◆ **WHAT THE EXERCISE ASKS**
Every line from the one containing "nor3 3, nor2 8, nor4 4, clkbuf 4" to the one containing "setup reg to" in the records below, both included, must be set down exactly, and no other line.

◆ **DATA PROVIDED**

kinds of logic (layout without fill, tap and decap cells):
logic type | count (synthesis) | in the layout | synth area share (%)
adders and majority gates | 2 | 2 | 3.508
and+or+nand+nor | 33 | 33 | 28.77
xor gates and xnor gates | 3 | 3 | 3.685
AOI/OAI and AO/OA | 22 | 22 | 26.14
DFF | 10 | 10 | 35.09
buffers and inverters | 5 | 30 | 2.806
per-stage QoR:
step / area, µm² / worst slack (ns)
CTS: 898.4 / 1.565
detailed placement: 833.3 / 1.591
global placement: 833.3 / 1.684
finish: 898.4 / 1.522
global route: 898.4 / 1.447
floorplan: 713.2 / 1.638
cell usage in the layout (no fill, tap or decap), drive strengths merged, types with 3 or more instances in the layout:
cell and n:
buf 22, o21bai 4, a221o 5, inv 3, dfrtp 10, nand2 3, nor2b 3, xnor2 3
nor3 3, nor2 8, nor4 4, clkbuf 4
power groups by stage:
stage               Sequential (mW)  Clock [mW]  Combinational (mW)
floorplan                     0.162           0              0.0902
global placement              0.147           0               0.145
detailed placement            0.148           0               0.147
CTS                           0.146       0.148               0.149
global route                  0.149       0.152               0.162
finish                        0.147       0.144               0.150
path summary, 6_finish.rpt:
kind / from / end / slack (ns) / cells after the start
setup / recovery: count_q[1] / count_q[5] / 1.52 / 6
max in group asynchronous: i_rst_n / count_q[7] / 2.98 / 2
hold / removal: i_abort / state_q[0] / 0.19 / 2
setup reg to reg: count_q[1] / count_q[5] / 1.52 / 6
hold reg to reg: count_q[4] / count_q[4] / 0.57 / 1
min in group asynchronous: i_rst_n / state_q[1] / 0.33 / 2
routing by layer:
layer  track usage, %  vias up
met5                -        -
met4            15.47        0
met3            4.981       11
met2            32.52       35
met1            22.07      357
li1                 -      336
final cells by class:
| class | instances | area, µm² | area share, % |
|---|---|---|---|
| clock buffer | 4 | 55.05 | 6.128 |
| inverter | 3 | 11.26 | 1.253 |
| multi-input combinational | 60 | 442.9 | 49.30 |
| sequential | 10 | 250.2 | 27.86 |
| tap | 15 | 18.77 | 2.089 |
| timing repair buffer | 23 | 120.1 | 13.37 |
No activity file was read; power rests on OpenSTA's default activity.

◆ **FINISHED EXERCISE**
nor3 3, nor2 8, nor4 4, clkbuf 4
power groups by stage:
stage               Sequential (mW)  Clock [mW]  Combinational (mW)
floorplan                     0.162           0              0.0902
global placement              0.147           0               0.145
detailed placement            0.148           0               0.147
CTS                           0.146       0.148               0.149
global route                  0.149       0.152               0.162
finish                        0.147       0.144               0.150
path summary, 6_finish.rpt:
kind / from / end / slack (ns) / cells after the start
setup / recovery: count_q[1] / count_q[5] / 1.52 / 6
max in group asynchronous: i_rst_n / count_q[7] / 2.98 / 2
hold / removal: i_abort / state_q[0] / 0.19 / 2
setup reg to reg: count_q[1] / count_q[5] / 1.52 / 6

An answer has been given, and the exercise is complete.